Customer called me today he tried to pressure wash off algae on his patio says couldn't get all of it off so he wants me to help him out used 2800psi on it already but no chemicals any suggestions ? Not alot of experience pw concrete but I need the work thanks in advance


----------



## boman47k (May 10, 2008)

Why no chem's? No real experience there either, but I would think some chem and maybe a surface cleaner (if neccessary).


----------



## Roof Cleaning (Jun 29, 2011)

When we clean concrete we spray a 3-4% bleach solution on the real tough spots first only. Then using a surface cleaner we plow the driveway, sidewalk etc..

Once it is done, spray the entire driveway with the strong bleach and leave it.

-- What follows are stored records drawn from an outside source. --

===== src/rtl/uart_tx_arbiter_if.sv =====
// Requester/transmitter signal bundle for uart_tx_arbiter.
// The slave side is the arbiter; the master side is the requesters plus the UART transmitter.
interface uart_tx_arbiter_if #(
  parameter int NUM_REQ    = 4,
  parameter int DATA_WIDTH = 8
);
  localparam int ID_W = (NUM_REQ > 1) ? $clog2(NUM_REQ) : 1;

  logic [NUM_REQ-1:0]            req;
  logic [NUM_REQ*DATA_WIDTH-1:0] req_data;
  logic [NUM_REQ-1:0]            ack;
  logic                          txReady;
  logic                          txByteStart;
  logic [DATA_WIDTH-1:0]         byteForTx;
  logic                          busy;
  logic [ID_W-1:0]               grant_id;

  modport slave (
    input  req, req_data, txReady,
    output ack, txByteStart, byteForTx, busy, grant_id
  );

  modport master (
    output req, req_data, txReady,
    input  ack, txByteStart, byteForTx, busy, grant_id
  );
endinterface


===== src/rtl/uart_tx_arbiter.sv =====
// Round-robin arbiter sharing one UART transmitter between NUM_REQ requesters.
// Each grant sends a header byte (HDR_BASE + id) followed by the requester's data byte.
module uart_tx_arbiter #(
  parameter int                    NUM_REQ    = 4,
  parameter int                    DATA_WIDTH = 8,
  parameter logic [DATA_WIDTH-1:0] HDR_BASE   = 8'hF0
) (
  input  logic             clk,
  input  logic             rst,
  uart_tx_arbiter_if.slave bus
);
  localparam int ID_W = $clog2(NUM_REQ);

  typedef enum logic [2:0] {
    ST_IDLE,
    ST_START,
    ST_WAIT_ACCEPT,
    ST_WAIT_DONE,
    ST_ACK
  } state_e;

  localparam logic PH_HDR  = 1'b0;
  localparam logic PH_DATA = 1'b1;

  state_e                 state_q;
  logic                   phase_q;
  logic [ID_W-1:0]        ptr_q;
  logic [ID_W-1:0]        grant_id_q;
  logic [DATA_WIDTH-1:0]  data_q;
  logic [DATA_WIDTH-1:0]  byte_q;
  logic [NUM_REQ-1:0]     ack_q;

  logic [NUM_REQ-1:0]     rot_req;
  logic [DATA_WIDTH-1:0]  req_byte [NUM_REQ];
  logic [ID_W:0]          pick_ofs;
  logic [ID_W-1:0]        pick_id;
  logic [ID_W-1:0]        ptr_d;

  // Modular add of two values below NUM_REQ; one conditional subtract suffices.
  function automatic logic [ID_W-1:0] wrap_add(input logic [ID_W-1:0] a, input logic [ID_W:0] b);
    logic [ID_W:0] s;
    s = {1'b0, a} + b;
    if (s >= (ID_W+1)'(NUM_REQ)) begin
      s = s - (ID_W+1)'(NUM_REQ);
    end
    return s[ID_W-1:0];
  endfunction

  // Requests rotated so that bit 0 is the requester the pointer currently favours.
  generate
    for (genvar gi = 0; gi < NUM_REQ; gi++) begin : g_req
      assign rot_req[gi]  = bus.req[wrap_add(ptr_q, (ID_W+1)'(gi))];
      assign req_byte[gi] = bus.req_data[gi*DATA_WIDTH +: DATA_WIDTH];
    end
  endgenerate

  always_comb begin
    pick_ofs = '0;
    for (int i = NUM_REQ - 1; i >= 0; i--) begin
      if (rot_req[i]) begin
        pick_ofs = (ID_W+1)'(i);
      end
    end
  end

  assign pick_id = wrap_add(ptr_q, pick_ofs);
  assign ptr_d   = wrap_add(grant_id_q, (ID_W+1)'(1));

  always_ff @(posedge clk) begin
    if (rst) begin
      state_q    <= ST_IDLE;
      phase_q    <= PH_HDR;
      ptr_q      <= '0;
      grant_id_q <= '0;
      data_q     <= '0;
      byte_q     <= '0;
      ack_q      <= '0;
    end else begin
      ack_q <= '0;
      case (state_q)
        ST_IDLE: begin
          if (|bus.req) begin
            grant_id_q <= pick_id;
            data_q     <= req_byte[pick_id];
            byte_q     <= HDR_BASE + DATA_WIDTH'(pick_id);
            phase_q    <= PH_HDR;
            state_q    <= ST_START;
          end
        end
        ST_START: begin
          if (bus.txReady) begin
            state_q <= ST_WAIT_ACCEPT;
          end
        end
        ST_WAIT_ACCEPT: begin
          if (!bus.txReady) begin
            state_q <= ST_WAIT_DONE;
          end
        end
        ST_WAIT_DONE: begin
          if (bus.txReady) begin
            if (phase_q == PH_HDR) begin
              phase_q <= PH_DATA;
              byte_q  <= data_q;
              state_q <= ST_START;
            end else begin
              ack_q   <= NUM_REQ'(1) << grant_id_q;
              state_q <= ST_ACK;
            end
          end
        end
        ST_ACK: begin
          ptr_q   <= ptr_d;
          state_q <= ST_IDLE;
        end
        default: state_q <= ST_IDLE;
      endcase
    end
  end

  assign bus.ack         = ack_q;
  assign bus.txByteStart = (state_q == ST_START) && bus.txReady;
  assign bus.byteForTx   = byte_q;
  assign bus.busy        = (state_q != ST_IDLE);
  assign bus.grant_id    = grant_id_q;

endmodule


===== src/flat_wrapper.sv =====
// flat-port wrapper written by rule: the top's interface ports become plain ports
module uart_tx_arbiter_flat 
#(
  parameter int                    NUM_REQ    = 4,
  parameter int                    DATA_WIDTH = 8,
  parameter logic [DATA_WIDTH-1:0] HDR_BASE   = 8'hF0
)
  (clk, rst, bus_req, bus_req_data, bus_txReady, bus_ack, bus_txByteStart, bus_byteForTx, bus_busy, bus_grant_id);
  uart_tx_arbiter_if #(.NUM_REQ(NUM_REQ), .DATA_WIDTH(DATA_WIDTH)) bus_i ();
  input  logic clk;
  input  logic rst;
  input wire logic [$bits(bus_i.req)-1:0] bus_req;
  input wire logic [$bits(bus_i.req_data)-1:0] bus_req_data;
  input wire logic [$bits(bus_i.txReady)-1:0] bus_txReady;
  output wire logic [$bits(bus_i.ack)-1:0] bus_ack;
  output wire logic [$bits(bus_i.txByteStart)-1:0] bus_txByteStart;
  output wire logic [$bits(bus_i.byteForTx)-1:0] bus_byteForTx;
  output wire logic [$bits(bus_i.busy)-1:0] bus_busy;
  output wire logic [$bits(bus_i.grant_id)-1:0] bus_grant_id;
  assign bus_i.req = bus_req;
  assign bus_i.req_data = bus_req_data;
  assign bus_i.txReady = bus_txReady;
  assign bus_ack = bus_i.ack;
  assign bus_txByteStart = bus_i.txByteStart;
  assign bus_byteForTx = bus_i.byteForTx;
  assign bus_busy = bus_i.busy;
  assign bus_grant_id = bus_i.grant_id;
  uart_tx_arbiter #(.NUM_REQ(NUM_REQ), .DATA_WIDTH(DATA_WIDTH), .HDR_BASE(HDR_BASE)) u_core (.clk(clk), .rst(rst), .bus(bus_i));
endmodule

===== config.mk =====
export PLATFORM = sky130hd
export DESIGN_NAME = uart_tx_arbiter_flat
export DESIGN_NICKNAME = d
export VERILOG_FILES = /design/src/rtl/uart_tx_arbiter_if.sv /design/src/rtl/uart_tx_arbiter.sv /design/src/flat_wrapper.sv
export SDC_FILE = /design/constraint.sdc
export NUM_CORES = 1
export LEC_CHECK = 0
export CELL_PAD_IN_SITES_DETAIL_PLACEMENT = 0
export CELL_PAD_IN_SITES_GLOBAL_PLACEMENT = 1
export CORE_MARGIN = 1.5
export CORE_UTILIZATION = 30
export CTS_BUF_LIST = sky130_fd_sc_hd__clkbuf_16
export DETAILED_ROUTE_END_ITERATION = 8
export GPL_TIMING_DRIVEN = 1
export PLACE_DENSITY_LB_ADDON = 0.1
export SYNTH_ARGS = -nofsm -noshare
export SYNTH_HDL_FRONTEND = slang
export SYNTH_SLANG_ARGS = --single-unit

===== constraint.sdc =====
create_clock -name clk -period 8.2 [get_ports clk]
set_input_delay 0.82 -clock clk [delete_from_list [all_inputs] [get_ports clk]]
set_output_delay 0.82 -clock clk [all_outputs]
set_load 0.03 [all_outputs]

==> run summary <==
The worst voltage drop across the vdd grid came out at 0.0615 mV. The critical path's largest stage delay is 0.86 ns, and the part of the total power dissipated in sequential elements is 0.426. The switching fraction of total power was 0.290. The flop and latch count out of synthesis was 28; the maximum clock insertion buffer count was 2. With fillers left out, the area of the finished cells amounts to 2220 sq um.

STA puts the critical path data required time at 8.33 ns. The run gives 0.757 as the routability congestion estimate. The total via count after detailed routing is 1524. The share of synthesized area occupied by flip-flops and latches is 0.358, and the ratio of total power to cell area is 170 nW/um^2. The pre-antenna-repair detailed-routing pass consisted of 5 iterations. The number of hold-slack violations in the final timing report was 0; the width of the chip was 75.3 um. The clock period minus final worst setup slack came out at 3.66 ns. For this run, the number of Yosys warnings is 0.

Synthesis instantiated 45 different standard cells from the library. The via count of the first global-routing pass was 1419. The buffer type at the clock tree root was sky130_fd_sc_hd__clkbuf_16.

Max-cap violations in this run came to 0. In this run, placement finished with an instance count of 297. For the final routed database, the setup TNS stands at 0 ns. Detailed placement ended at an HPWL of 3060 um. Entering global routing, the biggest net connects 28 pins.

TritonCTS created 3 clock buffers. Dividing the detail-routed wire length by the instance count gives 13.3 um. The filler cell count in the final layout is 538. The die is 75.3 um tall.

Setup repair after global routing left no endpoint under its margin. The final antenna-violating net count is 0. The critical path is of the input port to flip-flop type. The run gives 0 as the total global routing overflow. The worst hold path terminates at u_core.bus.byteForTx[4]. The placement row count is 26. The number of antenna violations at the first check in global routing was 0; the first-pass GRT wire length was 6620 um. Among all flip-flop cells after synthesis, the most frequent one is sky130_fd_sc_hd__dfxtp_1.

The top-area cell type share of the netlist area works out to 0.358. TritonCTS built the clock tree. The share of post-route cells with drive strength above 1 works out to 0.0870. For the maximum clock frequency, the log shows 273 MHz. The setup slack after layout is 4.54 ns, and the worst hold path cell count is 2. After the last flow step, the layout net total stands at 272.

The tools report the number of setup violations in the final report as 0. In this run the critical register-to-register path is launched from u_core.ptr_q[0]. The total area inside the core boundary comes to 5070 sq um. In this run the count of I/O pins placed on the die edge is 55. The share of flip-flops with an asynchronous set or reset came out at 0. 0 antenna diodes ended up in the layout.

After synthesis the cells add up to 1570 sq um. Clock skew on the completed layout was measured at 0.00403 ns. The post-route clock period utilization works out to 0.446.

The number of max-slew violations in the final report is 0. In this run the worst path has a maximum fanout of 27. Across all register-to-register paths, the minimum setup slack is 5.19 ns. The area growth from synthesis to layout is 41.8%. Hold repair after CTS inserted 0 buffers. The die covers 5670 sq um.

The overall routing resource usage was 0.148. The worst max-slew margin expressed relative to the limit is 0.422, and the gate count after technology mapping is 184. Area of placed instances: 2150 sq um. The tools report the beginning of the worst hold path as u_core.bus.byteForTx[4]. The run finished with clean final reports. The slowest stage of the critical path is the sky130_fd_sc_hd__ha_1 cell.

The cell family contributing the most delay on the critical path is compound AO/OA/AOI/OAI gates. During placement, the flow inserted port buffers numbering 54. Counting every net in the synthesized netlist gives 224. The number of buffer and inverter stages on the critical path was 1; the filler-free cell count of the finished design was 300. The number of enable-type register cells in the synthesized netlist works out to 0. In this run the power spent charging and discharging nets is 0.000110 W. At the pin with the least slew margin, the transition time is 0.867 ns. Clock-pin slew was measured on the worst setup and hold paths at 0.06 ns.

After detailed routing, the number of vias per cell comes to 5.08. Prior to clock tree synthesis, the placed netlist has a worst setup slack of 4.28 ns. The worst setup path is captured at a flip-flop.

Number of remaining DRC errors: 0. Data on the critical path arrives at its endpoint at 3.79 ns. The internal power consumption came out at 0.000269 W.

STA classifies the critical path startpoint as an input port. The endpoint of the worst-slack reg-to-reg timing path was u_core.data_q[4]. The clock drives 28 sinks. Summed over all instances, the cell type with the most area after synthesis is sky130_fd_sc_hd__dfxtp_1. The CTS H-tree depth was 1. For the combinational share of power, the log shows 0.293.

For this block, the routed nets add up to 3980 um of wire. Buffers added to address setup during post-CTS repair amount to 0. The cell count of the worst reg-to-reg path is 8.

Clock latency on the worst-skew pair, taken at its later pin, is 0.26 ns. After the first detailed-routing iteration, the DRC count stood at 85. The tools report the starting density of the core as 0.309. The mean instance size in the synthesized netlist was 8.52 sq um; the static leakage was 0.780 nW. The class of the worst hold path is flip-flop to flip-flop. Number of gates resized after cts: 0.

Sorting the synthesized cells by area gives the leading types as sky130_fd_sc_hd__dfxtp_1, sky130_fd_sc_hd__a221oi_1, sky130_fd_sc_hd__mux2_2, sky130_fd_sc_hd__nor2b_1, sky130_fd_sc_hd__nand3b_1. The run gives 0.281 as the share of total power in the clock network. The signal on the critical path passes through clkdlybuf4s50_1 > nor2_1 > a221oi_1 > a31oi_1 > a211o_1 > ha_1 > nor2b_1 > a2111oi_0 > o31ai_1.
==> cells by family (layout without fill, tap and decap cells) <==
logic type	after synthesis	count (layout)	synth area share
AOI/OAI and AO/OA	49	49	0.245
xor gates and xnor gates	4	4	0.0224
adders and majority gates	1	1	0.00798
buffers and inverters	12	58	0.0327
DFF	28	28	0.358
muxes	7	7	0.0503
and+or+nand+nor	83	83	0.284
==> flip-flops by register name, indices dropped and copies added (netlist names) <==
| register | count |
|---|---|
| u_core.bus.byteForTx | 8 |
| u_core.phase_q | 1 |
| u_core.data_q | 8 |
| u_core.bus.grant_id | 2 |
| u_core.state_q | 3 |
| u_core.ptr_q | 2 |
| u_core.bus.ack | 4 |
==> synth_stat cells, types with 2 or more instances <==
library cell	instances
sky130_fd_sc_hd__a211o_1	2
sky130_fd_sc_hd__a211oi_1	4
sky130_fd_sc_hd__a21oi_1	8
sky130_fd_sc_hd__a221oi_1	9
sky130_fd_sc_hd__clkbuf_1	7
sky130_fd_sc_hd__dfxtp_1	28
sky130_fd_sc_hd__mux2_2	7
sky130_fd_sc_hd__nand2_1	17
sky130_fd_sc_hd__nand3_1	4
sky130_fd_sc_hd__nand3b_1	9
sky130_fd_sc_hd__nor2_1	15
sky130_fd_sc_hd__nor2_2	2
sky130_fd_sc_hd__nor2b_1	12
sky130_fd_sc_hd__nor3_1	11
sky130_fd_sc_hd__nor3b_1	2
sky130_fd_sc_hd__nor4_1	2
sky130_fd_sc_hd__o21ai_0	5
sky130_fd_sc_hd__o21ai_1	2
sky130_fd_sc_hd__o31ai_1	8
sky130_fd_sc_hd__or2_2	2
sky130_fd_sc_hd__or3_1	2
sky130_fd_sc_hd__xnor2_1	3
==> worst register-to-register path, cell delays in order, from the launching register on <==
cell and delay, ns:
sky130_fd_sc_hd__dfxtp_1 0.52, sky130_fd_sc_hd__nor2_1 0.09, sky130_fd_sc_hd__a221oi_1 0.33, sky130_fd_sc_hd__a31oi_1 0.07
sky130_fd_sc_hd__a211o_1 0.29, sky130_fd_sc_hd__ha_1 0.86, sky130_fd_sc_hd__nor2b_1 0.10, sky130_fd_sc_hd__a2111oi_0 0.49
sky130_fd_sc_hd__o31ai_1 0.14
==> how the worst max path moves through the flow <==
| stage | from | endpoint | slack [ns] | cells past startpoint |
|---|---|---|---|---|
| floorplan | bus_req[0] | u_core.data_q[4] | 5.01 | 11 |
| global placement | bus_req[0] | u_core.data_q[4] | 4.42 | 9 |
| detailed placement | bus_req[0] | u_core.data_q[4] | 4.28 | 9 |
| CTS | bus_req[0] | u_core.data_q[4] | 4.56 | 9 |
| global route | bus_req[0] | u_core.data_q[4] | 4.31 | 9 |
| finish | bus_req[0] | u_core.data_q[4] | 4.54 | 9 |
==> area by class of cell <==
cell class | count | area, sq um | area share
Sequential cell | 28 | 561 | 0.252
Clock buffer | 3 | 75.1 | 0.0338
Tap cell | 70 | 87.6 | 0.0394
Timing Repair Buffer | 54 | 541 | 0.243
Inverter | 1 | 3.75 | 0.00169
Multi-Input combinational cell | 144 | 956 | 0.430
==> power by group through the flow <==
stage | clock (W) | combinational, W | sequential, W
after detailed placement | 0 | 0.000112 | 0.000164
after global placement | 0 | 0.000110 | 0.000163
after CTS | 0.000110 | 0.000112 | 0.000161
final | 0.000106 | 0.000111 | 0.000161
after global routing | 0.000117 | 0.000123 | 0.000163
after floorplan | 0 | 0.0000550 | 0.000174
==> per-layer routing <==
metal	global-route usage	vias up	part of all wire
li1	-	780	-
met3	0.0159	0	0.045
met4	0.0476	0	0
met5	0	-	0
met1	0.218	696	0.49
met2	0.227	48	0.46
==> per-stage QoR <==
stage               power [W]  hold WS [ns]   util
floorplan            0.000229         0.448      -
CTS                  0.000384         0.455  0.438
finish               0.000379         0.451  0.438
global route         0.000403         0.475  0.438
global placement     0.000274         0.441  0.423
detailed placement   0.000276         0.448  0.423
==> cell usage in the layout (no fill, tap or decap), drive strengths merged, types with 2 or more instances in the layout <==
master | synthesis | layout
nor4 | 2 | 2
nand2 | 17 | 17
a211o | 2 | 2
a2111oi | 2 | 2
clkbuf | 8 | 3
nand3 | 4 | 4
clkdlybuf4s50 | 0 | 54
o31ai | 8 | 8
nor2b | 12 | 12
nand3b | 9 | 9
dfxtp | 28 | 28
nor2 | 17 | 17
nor3b | 2 | 2
or2 | 3 | 3
a211oi | 4 | 4
mux2 | 7 | 7
o21ai | 7 | 7
a221oi | 9 | 9
a21oi | 9 | 9
xnor2 | 3 | 3
nor3 | 12 | 12
or3 | 3 | 3
Note: power is estimated with default switching activity, not from simulation.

Spray from the grass in towards the concrete so the overspray does not burn the grass.

For oil you want soda pearl aka sodium hydroxide. Mix it up in a pump up if you do not have a 12v or chemical system.

hope this helps


----------



## Martinez (Jul 22, 2011)

tntpainting said:


> Customer called me today he tried to pressure wash off algae on his patio says couldn't get all of it off so he wants me to help him out used 2800psi on it already but no chemicals any suggestions ? Not alot of experience pw concrete but I need the work thanks in advance


Spray pool clorox first let it sit for 5 min and then pressure wash it off with white tip only.


----------